Exposure: Amount of possible financial loss in a disaster.
Champion: A person of prestige in an organization who can ensure that a project will progress as expected.
Hot Site: Backup site usually operated by a service company enabling a company to resume its IT processing. Data are transmitted to the site in real time, so the site has immediately current data. The hardware is already in place to continue processing.
Warm Site: Backup location where data are transmitted only periodically instead of continuously.

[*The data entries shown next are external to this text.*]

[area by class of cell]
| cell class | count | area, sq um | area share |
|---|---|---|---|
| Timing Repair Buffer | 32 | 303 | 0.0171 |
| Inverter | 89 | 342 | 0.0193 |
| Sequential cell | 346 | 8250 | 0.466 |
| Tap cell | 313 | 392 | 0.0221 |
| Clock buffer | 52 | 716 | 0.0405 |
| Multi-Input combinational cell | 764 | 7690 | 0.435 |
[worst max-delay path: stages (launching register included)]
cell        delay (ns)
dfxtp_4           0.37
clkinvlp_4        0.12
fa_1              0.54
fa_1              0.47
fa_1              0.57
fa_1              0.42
This design comes from an exercise in tuning for small area on the open sky130 flow, not from production work. Only simulation tests tie the RTL to the original design; equivalence was not proved. The clock port is modelled as an ideal driver; clocking choices that lean on that would not hold on a real chip. Power and IR drop assume default switching activity.

==> job 1376: inputs <==
## load_current_regulator
module load_current_regulator
#(
  parameter int unsigned PWM_LIMIT = 4000
) (
  input  logic        clk_i,
  input  logic        rst_ni,
  input  logic        cfg_we_i,
  input  logic [2:0]  cfg_index_i,
  input  logic [13:0] cfg_data_i,
  input  logic        s_axis_tvalid_i,
  output logic        s_axis_tready_o,
  input  logic [39:0] s_axis_tdata_i,
  output logic        m_axis_tvalid_o,
  input  logic        m_axis_tready_i,
  output logic [47:0] m_axis_tdata_o
);
export LEC_CHECK = 0
export CAP_MARGIN = 20
export CORE_MARGIN = 2
export CORE_UTILIZATION = 40
export SLEW_MARGIN = 20
create_clock -name core_clock -period 15.0 [get_ports {clk_i}]
standard.sh (not shown) runs the stock make flow with config.mk's settings and CLKGATE_MAP_FILE= SYNTH_SCRIPT=/design/flow/synth_recipe.tcl, a recipe that flattens the netlist after the stock synthesis.
==> flow/flow/run.sh <==
#!/bin/bash
# Layout: the standard flow (standard.sh, standard synthesis unchanged) with
# three changes: the port buffers are sky130_fd_sc_hd__buf_1 instead of the
# default clkdlybuf4s50_1; the clock tree is built from clkbuf_8 (root
# clkbuf_16) as a plain H-tree without sink clustering or dummy balancing loads; after CTS the clock buffers with a
# large fanout are upsized (flow/post_cts.tcl). Each tool's full log stays under
# orfs/logs; make's output goes to flow_make.log in this folder.
set -euo pipefail
bash standard.sh \
  BUFFER_PORTS_ARGS="-buffer_cell sky130_fd_sc_hd__buf_1" \
  CTS_ARGS="-repair_clock_nets -dont_use_dummy_load -root_buf sky130_fd_sc_hd__clkbuf_16 -buf_list {sky130_fd_sc_hd__clkbuf_8}" \
  POST_CTS_TCL="$PWD/flow/post_cts.tcl" \
  finish > flow_make.log 2>&1
==> flow/flow/post_cts.tcl <==
# After clock tree synthesis: upsize the clock buffers that drive many sinks
# (sky130_fd_sc_hd__clkbuf_8 -> clkbuf_16) so that every flip-flop clock pin
# keeps a low slew, then legalize the placement again.
set block [ord::get_db_block]
set changed 0
foreach inst [$block getInsts] {
  if {[[$inst getMaster] getName] ne "sky130_fd_sc_hd__clkbuf_8"} { continue }
  set fo 0
  foreach it [$inst getITerms] {
    if {[$it isOutputSignal]} {
      set net [$it getNet]
      if {$net ne "NULL"} { set fo [expr {[llength [$net getITerms]] - 1}] }
    }
  }
  if {$fo > 14} {
    replace_cell [$inst getName] sky130_fd_sc_hd__clkbuf_16
    incr changed
  }
}
puts "post_cts: upsized $changed clock buffers"
if {$changed > 0} {
  detailed_placement
  check_placement -verbose
  estimate_parasitics -placement
}
==> job 3467 (differences from job 1376) <==
--- a/flow/design.v
+++ b/flow/design.v
@@ -54,11 +54,11 @@
   logic [11:0] setpoint_q, offset_q;
   logic [9:0]  gain_q, vcomp_q;
   logic [13:0] cutoff_q;
   logic [7:0]  trip_q, release_q;
   logic [1:0]  feat_q;
-  logic        sp_w_q, off_w_q, gain_w_q, vc_w_q, cut_w_q, trip_w_q, rel_w_q, feat_w_q;
+  logic        sp_w_q, off_w_q, vc_w_q, cut_w_q;
   logic [7:0]  cfl_q, vfl_q, accl_q;    
   logic [12:0] cfu_q;                   
   logic [14:0] vfu_q;                   
   logic [11:0] accu_q;                  
   logic [15:0] base_q;                  
@@ -83,44 +83,47 @@
   assign p23 = p2 | p3;
   assign s_axis_tready_o = p6;
   assign m_axis_tvalid_o = ovalid_q;
   logic [5:0] c;
   assign c = c_q;
-  always_ff @(posedge clk_i) begin
-    if (!busy_q) pass_q <= stop_q ? 3'd6 : 3'd0;
-    else if (c == 6'd63) pass_q <= pass_q + 3'd1;
-  end
   logic commit;
   assign commit = p5 & (c == 6'd63);
   always_ff @(posedge clk_i or negedge rst_ni) begin
     if (!rst_ni) begin
       busy_q   <= 1'b0;
       ovalid_q <= 1'b0;
+      pass_q   <= 3'd0;
       c_q      <= 6'd0;
     end else begin
       c_q <= c_q + 6'd1;
       if (!busy_q) begin
         if (s_axis_tvalid_i && !ovalid_q && (stop_q || c == 6'd63)) begin
           busy_q <= 1'b1;
+          pass_q <= stop_q ? 3'd6 : 3'd0;
         end
       end else begin
+        if (c == 6'd63) pass_q <= pass_q + 3'd1;
         if (p6 && s_axis_tvalid_i) begin
           busy_q   <= 1'b0;
           ovalid_q <= 1'b1;
         end
       end
       if (ovalid_q && m_axis_tready_i) ovalid_q <= 1'b0;
     end
   end
   always_ff @(posedge clk_i or negedge rst_ni) begin
     if (!rst_ni) begin
-      gain_q <= 10'd63;
-      feat_q <= 2'd0;
+      gain_q     <= 10'd63;
+      trip_q     <= 8'd16;
+      release_q  <= 8'd8;
+      feat_q     <= 2'd0;
     end else if (cfg_we_i) begin
       case (cfg_index_i)
-        3'd2: gain_q <= cfg_data_i[9:0];
-        3'd7: feat_q <= cfg_data_i[1:0];
+        3'd2: gain_q     <= cfg_data_i[9:0];
+        3'd5: trip_q     <= cfg_data_i[7:0];
+        3'd6: release_q  <= cfg_data_i[7:0];
+        3'd7: feat_q     <= cfg_data_i[1:0];
         default: ;
       endcase
     end
   end
   always_ff @(posedge clk_i) begin
@@ -128,35 +131,25 @@
       case (cfg_index_i)
         3'd0: setpoint_q <= cfg_data_i[11:0];
         3'd1: offset_q   <= cfg_data_i[11:0];
         3'd3: vcomp_q    <= cfg_data_i[9:0];
         3'd4: cutoff_q   <= cfg_data_i[13:0];
-        3'd5: trip_q     <= cfg_data_i[7:0];
-        3'd6: release_q  <= cfg_data_i[7:0];
         default: ;
       endcase
     end
   end
   always_ff @(posedge clk_i or negedge rst_ni) begin
     if (!rst_ni) begin
-      sp_w_q   <= 1'b0;
-      off_w_q  <= 1'b0;
-      gain_w_q <= 1'b0;
-      vc_w_q   <= 1'b0;
-      cut_w_q  <= 1'b0;
-      trip_w_q <= 1'b0;
-      rel_w_q  <= 1'b0;
-      feat_w_q <= 1'b0;
+      sp_w_q  <= 1'b0;
+      off_w_q <= 1'b0;
+      vc_w_q  <= 1'b0;
+      cut_w_q <= 1'b0;
     end else if (cfg_we_i) begin
-      if (cfg_index_i == 3'd0) sp_w_q   <= 1'b1;
-      if (cfg_index_i == 3'd1) off_w_q  <= 1'b1;
-      if (cfg_index_i == 3'd2) gain_w_q <= 1'b1;
-      if (cfg_index_i == 3'd3) vc_w_q   <= 1'b1;
-      if (cfg_index_i == 3'd4) cut_w_q  <= 1'b1;
-      if (cfg_index_i == 3'd5) trip_w_q <= 1'b1;
-      if (cfg_index_i == 3'd6) rel_w_q  <= 1'b1;
-      if (cfg_index_i == 3'd7) feat_w_q <= 1'b1;
+      if (cfg_index_i == 3'd0) sp_w_q  <= 1'b1;
+      if (cfg_index_i == 3'd1) off_w_q <= 1'b1;
+      if (cfg_index_i == 3'd3) vc_w_q  <= 1'b1;
+      if (cfg_index_i == 3'd4) cut_w_q <= 1'b1;
     end
   end
   logic t0, c0, c31, c39;
   assign c0  = (c == 6'd0);
   assign t0  = (c == 6'd8);
@@ -231,18 +224,15 @@
     cfl_q <= {((p1 & c_le(c, 6'd7)) ? scf_b : cfl_q[0]), cfl_q[7:1]};
     if ((p01 | p23 | p4) & ((c_ge(c, 6'd8) & cflo) | c39)) cfu_q <= {cf_in, cfu_q[12:1]};
   end
   logic [3:0] ic;
   logic       tb_b, bt_in, td_b, thb, b1_in, b2_in, u1_b, u2_b;
-  localparam logic [7:0] TRIP_RST = 8'd16;
-  localparam logic [7:0] REL_RST  = 8'd8;
-  logic       rel_b, trip_b;
+  logic [7:0] thr;
   assign ic    = c_le(c, 6'd11) ? c[3:0] : 4'd11;
   assign tb_b  = st[ic];
-  assign rel_b  = rel_w_q ? release_q[c[2:0]] : REL_RST[c[2:0]];
-  assign trip_b = trip_w_q ? trip_q[c[2:0]] : TRIP_RST[c[2:0]];
-  assign thb    = (c[5:3] == 3'd0) & (fan_q ? rel_b : trip_b);
+  assign thr   = fan_q ? release_q : trip_q;
+  assign thb   = (c[5:3] == 3'd0) & thr[c[2:0]];
   assign bt_in = c0 ? 1'b0 : f3_q;
   assign td_b  = base_q[0] ^ tb_b ^ bt_in;
   assign b1_in = c0 ? 1'b1 : f4_q;
   assign b2_in = c0 ? 1'b0 : f5_q;
   assign u1_b  = td_b ^ thb ^ b1_in;
@@ -258,16 +248,12 @@
   assign bsp_in = c0 ? 1'b0 : f1_q;
   assign spb    = w8 & sp_w_q & setpoint_q[i8];
   assign eacc_b = spb ^ cf0 ^ bsp_in;
   logic [11:0] mcy;
   logic [10:0] pp;
-  logic [9:0] gain;
-  assign gain = gain_q;
-  assign ma  = p4 ? {1'b0, gain} : {vcomp_q[9], vcomp_q};
-  logic mclr;
-  assign mclr = c[5] & (c[4] | c[3]);
-  assign mb  = ~mclr & (p4 ? eacc_b : (cf0 & vc_w_q));
+  assign ma  = p4 ? {1'b0, gain_q} : {vcomp_q[9], vcomp_q};
+  assign mb  = p4 ? eacc_b : (cf0 & vc_w_q);
   assign pp  = mb ? ma : 11'd0;
   always_comb begin
     mcy[0] = 1'b0;
     for (int i = 0; i < 11; i++) begin
       mt[i]    = s_q[i] ^ pp[i] ^ mcy[i];
@@ -275,11 +261,11 @@
     end
     mt[11] = s_q[10] ^ pp[10] ^ mcy[11];
   end
   assign p_b = mt[0];
   always_ff @(posedge clk_i) begin
-    s_q <= {mt[11] & ~mclr, mt[10:1]};
+    s_q <= c[5] & (c[4] | c[3]) ? 11'd0 : mt[11:1];
   end
   logic vfv;
   assign vfv = (c_le(c, 6'd15) ? vfl_q[0] : vfu_q[0]) & v;
   logic svb, cg_in, tg_b, bdv_in, dv_b, x_b;
   assign svb    = w17 & sv[i17];
==> flow/flow/run.sh (replaced) <==
#!/bin/bash
# Layout: the standard flow (standard.sh, standard synthesis unchanged) with
# three changes: the port buffers are sky130_fd_sc_hd__buf_1 instead of the
# default clkdlybuf4s50_1; the clock tree is built from clkbuf_8 (root
# clkbuf_16) without dummy balancing loads; after CTS the clock buffers with a
# large fanout are upsized (flow/post_cts.tcl). Each tool's full log stays under
# orfs/logs; make's output goes to flow_make.log in this folder.
set -euo pipefail
bash standard.sh \
  BUFFER_PORTS_ARGS="-buffer_cell sky130_fd_sc_hd__buf_1" \
  CTS_ARGS="-sink_clustering_enable -repair_clock_nets -dont_use_dummy_load -root_buf sky130_fd_sc_hd__clkbuf_16 -buf_list {sky130_fd_sc_hd__clkbuf_8}" \
  POST_CTS_TCL="$PWD/flow/post_cts.tcl" \
  finish > flow_make.log 2>&1
==> summary.txt <==
|  | job 1376 | job 3467 |
|---|---|---|
| Invs w/o clock | 31 | 32 |
| Combined area of all synthesized cells | 9169 um^2 | 9258 um^2 |
| Met1 GRT Util | 23.79% | 23.44% |
| Number of sinks driven by the clock tree | 202 | 200 |
| Highest net fanout along the worst path | 18 | 19 |
| Area taken by flip-flops and latches | 5339 um^2 | 5195 um^2 |
| Die width | 155.4 um | 156.1 um |
| Clock-cell share | 2.991% | 2.855% |
| Core Area | 22,570 um^2 | 22,710 um^2 |
| Largest vdd supply drop | 0.06102 mV | 0.07530 mV |
| Result of the run | timing/DRC/antenna clean | timing/DRC/antenna clean |
| Worst slack at placement | 7.430 ns | 6.987 ns |
| Headroom to the max-slew limit | 33.98% | 36.13% |
| Register share of the cell area | 52.96% | 51.09% |
| Number of sequential storage elements | 202 | 200 |
| Global-route wire length before repair | 31,680 um | 32,600 um |
| Final wirelength | 19,940 um | 20,380 um |
| Setup crit start | c_q[3] | c_q[1] |
| Number of cells produced by synthesis | 694 | 731 |
| Total design power | 1.282 mW | 0.9487 mW |

==> static timing again, ports no longer ideal <==
The flow's constraints put no driver on any port. The routed layouts listed below were extracted and timed again, unchanged, in two steps.
Step 1 (the two cells are an assumption about what drives the block):
set clk [get_ports {clk_i}]
set_driving_cell -lib_cell sky130_fd_sc_hd__clkbuf_16 $clk
set_driving_cell -lib_cell sky130_fd_sc_hd__buf_2 [delete_from_list [all_inputs] $clk]
Step 2 also shifts input and output timing later by t, the mid clock arrival at the registers, as if the neighbouring blocks saw the same clock.
Three values: no drivers, after step 1, after step 2; two values: the first two.
| run | t, ns | slack for setup (ns) | latest minus earliest clock arrival (ns) | worst data-port slew with drivers (ns) |
|---|---|---|---|---|
| job 1376 | 0.433 | 7.411 / 7.411 / 7.375 | 0.030 / 0.030 | 0.05 |
| job 3467 | 0.424 | 7.013 / 7.013 / 7.013 | 0.033 / 0.033 | 0.04 |
After both steps every run listed still meets setup and hold. For job 1376, which loses most, drivers alone change the setup slack by 0.000 ns; drivers and shift together by -0.036 ns.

The hardware is already in place to continue processing from the last transmission of data.
Risk: Probability of a loss; sometimes, the probability of a loss multiplied by the exposure.
IT: Abbreviation of information technology; the functional unit in an organization that processes data to yield information.
Open Source: The actual coding statements in a program are made publically available, without charge; responsible programmers are free to suggest, or in some cases, modify or add to the program.
Failover: Ability of a disrupted system to switch to a working system with seamless continuity.
Halon Gas: An agent for extinguishing fires without causing damage to equipment that water might bring about.
Close Source: A program with a restrictive license designed to maintain a degree of secrecy about the code; only the execution modules are distributed.
Cold Site: A relatively inexpensive alternative to other backup sites, since there is no hardware or transmitted data already in place to resume operations.